##### Exercise data

===== config.mk =====
export PLATFORM = sky130hd
export DESIGN_NAME = pipe_stage_reg
export DESIGN_NICKNAME = d
export VERILOG_FILES = /design/src/rtl/pipe_pkg.sv /design/src/rtl/pipe_skid_buf.sv /design/src/rtl/pipe_stage_reg.sv
export SDC_FILE = /design/constraint.sdc
export NUM_CORES = 1
export LEC_CHECK = 0
export ABC_AREA = 1
export CAP_MARGIN = 40
export CORE_MARGIN = 2
export CORE_UTILIZATION = 39
export DETAILED_ROUTE_END_ITERATION = 10
export PLACE_DENSITY = 0.76
export SYNTH_ARGS = -nofsm -noshare
export SYNTH_HDL_FRONTEND = slang
export SYNTH_SLANG_ARGS = --single-unit

===== constraint.sdc =====
create_clock -name CLK -period 1.3 [get_ports CLK]
set_input_delay 0.26 -clock CLK [delete_from_list [all_inputs] [get_ports CLK]]
set_output_delay 0.26 -clock CLK [all_outputs]
set_load 0.005 [all_outputs]

===== src/rtl/pipe_pkg.sv =====
// Shared types for the pipeline stage register: skid FSM states and the bubble control encoding.
// Latency: none (types and constants only).
// Backpressure: none (types and constants only).
package pipe_pkg;

    typedef enum logic [1:0] {PS_EMPTY, PS_ONE, PS_FULL} pipe_state_t;

    // All-zero control word is a bubble; replicated to CTRL_W at the use site.
    localparam logic BUBBLE_CTRL = 1'b0;

endpackage


===== src/rtl/pipe_skid_buf.sv =====
// Skid entry plus occupancy FSM; owns out_valid and a registered in_ready for the stage.
// Latency: 1 cycle from input transfer to out_valid; a skidded word moves to main when out_ready rises.
// Backpressure: in_ready is a flop (low only while the skid entry is full), so no comb path from out_ready.
module pipe_skid_buf
    import pipe_pkg::*;
#(
    parameter int CTRL_W = 8,
    parameter int DATA_W = 32
) (
    input  logic              CLK,
    input  logic              nRST,
    input  logic              flush,
    input  logic              in_valid,
    input  logic [CTRL_W-1:0] in_ctrl,
    input  logic [DATA_W-1:0] in_data,
    input  logic              out_ready,
    output logic              in_ready,
    output logic              out_valid,
    output logic              load_in,
    output logic              load_skid,
    output logic [CTRL_W-1:0] skid_ctrl,
    output logic [DATA_W-1:0] skid_data
);

    pipe_state_t state;
    logic        in_xfer;

    assign in_xfer   = in_valid & in_ready;
    // Main register takes the input when empty or when its current word leaves this cycle.
    assign load_in   = !flush & in_xfer & ((state == PS_EMPTY) | out_ready);
    assign load_skid = !flush & (state == PS_FULL) & out_ready;

    always_ff @(posedge CLK or negedge nRST) begin
        if (!nRST) begin
            state     <= PS_EMPTY;
            out_valid <= 1'b0;
            in_ready  <= 1'b1;
            skid_ctrl <= '0;
            skid_data <= '0;
        end else if (flush) begin
            state     <= PS_EMPTY;
            out_valid <= 1'b0;
            in_ready  <= 1'b1;
        end else begin
            case (state)
                PS_EMPTY: begin
                    if (in_xfer) begin
                        state     <= PS_ONE;
                        out_valid <= 1'b1;
                    end
                end
                PS_ONE: begin
                    if (in_xfer && !out_ready) begin
                        state     <= PS_FULL;
                        in_ready  <= 1'b0;
                        skid_ctrl <= in_ctrl;
                        skid_data <= in_data;
                    end else if (!in_xfer && out_ready) begin
                        state     <= PS_EMPTY;
                        out_valid <= 1'b0;
                    end
                end
                PS_FULL: begin
                    if (out_ready) begin
                        state    <= PS_ONE;
                        in_ready <= 1'b1;
                    end
                end
                default: begin
                    state     <= PS_EMPTY;
                    out_valid <= 1'b0;
                    in_ready  <= 1'b1;
                end
            endcase
        end
    end

endmodule


===== src/rtl/pipe_stage_reg.sv =====
// Pipeline stage register with flush-to-bubble and saturating stall counter; PIPE_SKID_EN adds a skid entry.
// Latency: 1 cycle from input transfer to out_valid in both builds.
// Backpressure: comb in_ready = !out_valid | out_ready by default; registered in_ready with PIPE_SKID_EN.
module pipe_stage_reg
    import pipe_pkg::*;
#(
    parameter int DATA_W = 32,
    parameter int CTRL_W = 8,
    parameter int CNT_W  = 16
) (
    input  logic              CLK,
    input  logic              nRST,
    input  logic              flush,
    input  logic              in_valid,
    output logic              in_ready,
    input  logic [CTRL_W-1:0] in_ctrl,
    input  logic [DATA_W-1:0] in_data,
    output logic              out_valid,
    input  logic              out_ready,
    output logic [CTRL_W-1:0] out_ctrl,
    output logic [DATA_W-1:0] out_data,
    input  logic              stall_clr,
    output logic [CNT_W-1:0]  stall_cnt
);

    logic load_in;

`ifdef PIPE_SKID_EN
    logic              load_skid;
    logic [CTRL_W-1:0] skid_ctrl;
    logic [DATA_W-1:0] skid_data;

    pipe_skid_buf #(
        .CTRL_W (CTRL_W),
        .DATA_W (DATA_W)
    ) u_skid (
        .CLK       (CLK),
        .nRST      (nRST),
        .flush     (flush),
        .in_valid  (in_valid),
        .in_ctrl   (in_ctrl),
        .in_data   (in_data),
        .out_ready (out_ready),
        .in_ready  (in_ready),
        .out_valid (out_valid),
        .load_in   (load_in),
        .load_skid (load_skid),
        .skid_ctrl (skid_ctrl),
        .skid_data (skid_data)
    );
`else
    assign in_ready = !out_valid | out_ready;
    assign load_in  = !flush & in_ready & in_valid;

    always_ff @(posedge CLK or negedge nRST) begin
        if (!nRST) begin
            out_valid <= 1'b0;
        end else if (flush) begin
            out_valid <= 1'b0;
        end else if (in_ready) begin
            out_valid <= in_valid;
        end
    end
`endif

    // Flush clears control only; payload is left as-is since a bubble ignores it.
    always_ff @(posedge CLK or negedge nRST) begin
        if (!nRST) begin
            out_ctrl <= '0;
            out_data <= '0;
        end else if (flush) begin
            out_ctrl <= {CTRL_W{BUBBLE_CTRL}};
`ifdef PIPE_SKID_EN
        end else if (load_skid) begin
            out_ctrl <= skid_ctrl;
            out_data <= skid_data;
`endif
        end else if (load_in) begin
            out_ctrl <= in_ctrl;
            out_data <= in_data;
        end
    end

    always_ff @(posedge CLK or negedge nRST) begin
        if (!nRST) begin
            stall_cnt <= '0;
        end else if (stall_clr) begin
            stall_cnt <= '0;
        end else if (out_valid && !out_ready && (stall_cnt != {CNT_W{1'b1}})) begin
            stall_cnt <= stall_cnt + 1'b1;
        end
    end

endmodule


==> flow_summary.ini <==
[grt]
grt_max_degree = 58
grt_pass1_vias = 2576
antenna_found_initial = 0
overflow = 0
grt_pass1_wl_um = 11900
track_usage = 0.208

[synth]
avgSynthCellArea_um2 = 10.2
synth_common_cells = dfrtp_1 (57), nand2_1 (56), mux2_2 (29)
synth-edff-count = 0
yosysMostFrequentCell = dfrtp_1
ys_top_cells_by_area = dfrtp_1 (55%), mux2_2 (13%), nand2_1 (8.1%), nand3_1 (4.3%), inv_1 (3.0%)
netlist_area_um2 = 2590
synth.largest_area_cell = dfrtp_1
ys_seq_area_frac = 0.552
synthesis.yosys.warnings = 0
async_reset_ff_frac = 1.00
syn_nets = 301
yosysTopAreaCellShare = 0.552
yosys_most_used_dff = dfrtp_1
synthCells = 254
synth_seq_cells = 57
ys_types = 25

[clocking]
cts_tree = built
root_buffer = clkbuf_8
numCtsBuffers = 9
clockBufferDepth = 2
clock_latency_ps = 330
clkTransAtPathRegs_ps = 70
htreeDepth = 3
cts_sinks = 57

[power]
p_leak_uw = 0.00245
seqPwrFrac = 0.445
internal_power_uw = 3570
ir_drop_mv = 0.884
switchingPower_uw = 1130
p_per_area_nw_per_um2 = 996
power.share.clock = 0.334
switching_share = 0.241
combinationalPowerShare = 0.221

[min_path]
min_path_type = in -> async

[sta]
period_share = 1.18
clock.fmax_mhz = 654
fin_ws_ps = -230
fin_crit_ps = 1530
rsz0062_at_grt = true
slew_headroom = 0.786
hold_viol = 0
drv_slew = 0
finClkSkew_ps = 11.4
setup_violations = 52
tightest_slew_ps = 321

[drt]
drtIter0Drc = 113
postRouteAntennaNets = 0
drc_errors = 0
wl_per_cell_um = 15.4
viasPerCell = 4.96
dr.pass1.iters = 4
routed_wl_um = 7980
vias = 2572

[setup_path]
crit_required_ps = 1520
worstPathArrival_ps = 1750
reg2reg_slack_ps = -230
startpoint_type = flop
cp-endpoint = stall_cnt[6]
worstRegToRegCells = 11
crit_type = reg -> reg
startpoint = stall_cnt[4]
r2r_start = stall_cnt[4]
cp-end-kind = flop
worstReg2RegEnd = stall_cnt[6]
path_max_fanout = 6

[floorplanning]
die_area_um2 = 7300
start_util = 0.405
io-pin-count = 104
fp-row-count = 29
core_um2 = 6390
die_h_um = 85.4
die_x_um = 85.4

[outcome]
violations = setup timing
status = finished, violations left

[placement]
gp_congestion = 0.806
port_buffers = 103
placed_area_um2 = 3990
dp_hpwl_um = 4610
post-place-ws_ps = -398

[finish]
antennaDiodeCount = 0
fin_area_um2 = 4720
nets = 486
nFillCells = 460
drive_gt1_frac = 0.416
syn_to_final_growth_pct = 82.6

[job]
cap_violations = 0
[metrics by stage]
stage | std cells | power (uW) | TNS [ps] | utilization | hold slack (ps)
after floorplan | 254 | 2380 | -2570 | - | -35.6
after global placement | 463 | 3030 | -18450 | 0.625 | 286
after detailed placement | 463 | 3050 | -19470 | 0.625 | 286
after CTS | 518 | 4610 | -6620 | 0.727 | 470
after global routing | 519 | 4910 | -8490 | 0.739 | 489
final | 519 | 4700 | -5870 | 0.739 | 446
[worst min-delay path by stage]
stage	startpoint	to	slack (ps)	cells after the start
finish	nRST	stall_cnt[4]	450	3
global placement	nRST	stall_cnt[4]	290	2
floorplan	nRST	out_ctrl[0]	-40	0
CTS	in_ctrl[6]	out_ctrl[6]	470	3
global route	in_ctrl[6]	out_ctrl[6]	490	3
detailed placement	nRST	stall_cnt[4]	290	2
[worst max-delay path, stage by stage (launching register included)]
cell and delay, ps:
dfrtp_1 390, buf_4 140, nand2_2 100, nor2_4 70
nand2_4 80, nor2_4 40, nor2_4 170, nor2_4 60
buf_6 120, buf_12 130, nand2_2 70, nand2_2 40
[flip-flops by register name (all words and copies together) (netlist names)]
| name | count |
|---|---|
| out_data | 32 |
| out_valid | 1 |
| out_ctrl | 8 |
| stall_cnt | 16 |
[layout make-up]
class                           count  area [um^2]  share of cell area
Multi-Input combinational cell    166         1260               0.267
Tap cell                           77         96.3              0.0204
Sequential cell                    57         1430               0.302
Clock buffer                       10          138              0.0291
Clock inverter                      4         45.0             0.00954
Inverter                           23         91.3              0.0193
Timing Repair Buffer              182         1670               0.353
[repair_timing]
item,4_1_cts,5_1_grt
cloned,6,0
buffers inserted,36,10
endpoints found under the setup margin,108,70
pin swaps,16,9
gates resized for setup,136,77
hold buffers,1,0
hold endpoints to repair,57,0
[power by group through the flow]
stage          Clock, uW  Combinational, uW  Sequential, uW
5_1_grt             1690               1110            2110
3_5_place_dp           0                946            2110
4_1_cts             1590                943            2070
2_1_floorplan          0                261            2120
6_report            1570               1040            2090
3_3_place_gp           0                927            2100
[placed cells by master (no fill, tap or decap), types with 2 or more instances in the layout]
cell	netlist	routed
buf_6	1	25
nand2_2	0	17
nor2_1	16	12
mux2_4	0	32
a21oi_1	3	2
nand4_1	12	12
clkdlybuf4s50_1	0	44
inv_1	21	19
o21ai_2	0	2
nand2_1	56	39
nand3_1	22	16
nor2_2	1	3
clkinv_2	0	3
dlygate4sd2_1	0	41
clkbuf_8	0	10
inv_4	0	2
buf_12	0	6
o21ai_0	10	5
buf_2	3	7
nor2_4	5	7
nand3_2	1	6
dfrtp_1	57	57
xor2_1	4	4
buf_4	2	48
o21ai_1	0	3
clkbuf_2	0	9
[routing by layer]
metal | vias to the layer above | wire length (um) | GRT usage
li1 | 1215 | - | -
met1 | 1240 | 3430 | 0.270
met2 | 102 | 3990 | 0.347
met3 | 15 | 432 | 0.0447
met4 | 0 | 123 | 0.0707
met5 | - | 0 | 0
[logic make-up after synthesis]
kind of cell,Yosys count,synth area share
and+or+nand+nor,116,0.213
AOI/OAI and AO/OA,13,0.0252
buffers and inverters,31,0.0522
xor gates and xnor gates,4,0.0135
DFF,57,0.552
adders and majority gates,1,0.00484
muxes,32,0.139
(Power assumes the default switching activity.)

##########

**Problem**
Write out, from the lines above, only those from the line with "nFillCells = 460" to the line with "of cell area", exactly as given, including the first and the last.

**Exercise solution**
nFillCells = 460
drive_gt1_frac = 0.416
syn_to_final_growth_pct = 82.6

[job]
cap_violations = 0
[metrics by stage]
stage | std cells | power (uW) | TNS [ps] | utilization | hold slack (ps)
after floorplan | 254 | 2380 | -2570 | - | -35.6
after global placement | 463 | 3030 | -18450 | 0.625 | 286
after detailed placement | 463 | 3050 | -19470 | 0.625 | 286
after CTS | 518 | 4610 | -6620 | 0.727 | 470
after global routing | 519 | 4910 | -8490 | 0.739 | 489
final | 519 | 4700 | -5870 | 0.739 | 446
[worst min-delay path by stage]
stage	startpoint	to	slack (ps)	cells after the start
finish	nRST	stall_cnt[4]	450	3
global placement	nRST	stall_cnt[4]	290	2
floorplan	nRST	out_ctrl[0]	-40	0
CTS	in_ctrl[6]	out_ctrl[6]	470	3
global route	in_ctrl[6]	out_ctrl[6]	490	3
detailed placement	nRST	stall_cnt[4]	290	2
[worst max-delay path, stage by stage (launching register included)]
cell and delay, ps:
dfrtp_1 390, buf_4 140, nand2_2 100, nor2_4 70
nand2_4 80, nor2_4 40, nor2_4 170, nor2_4 60
buf_6 120, buf_12 130, nand2_2 70, nand2_2 40
[flip-flops by register name (all words and copies together) (netlist names)]
| name | count |
|---|---|
| out_data | 32 |
| out_valid | 1 |
| out_ctrl | 8 |
| stall_cnt | 16 |
[layout make-up]
class                           count  area [um^2]  share of cell area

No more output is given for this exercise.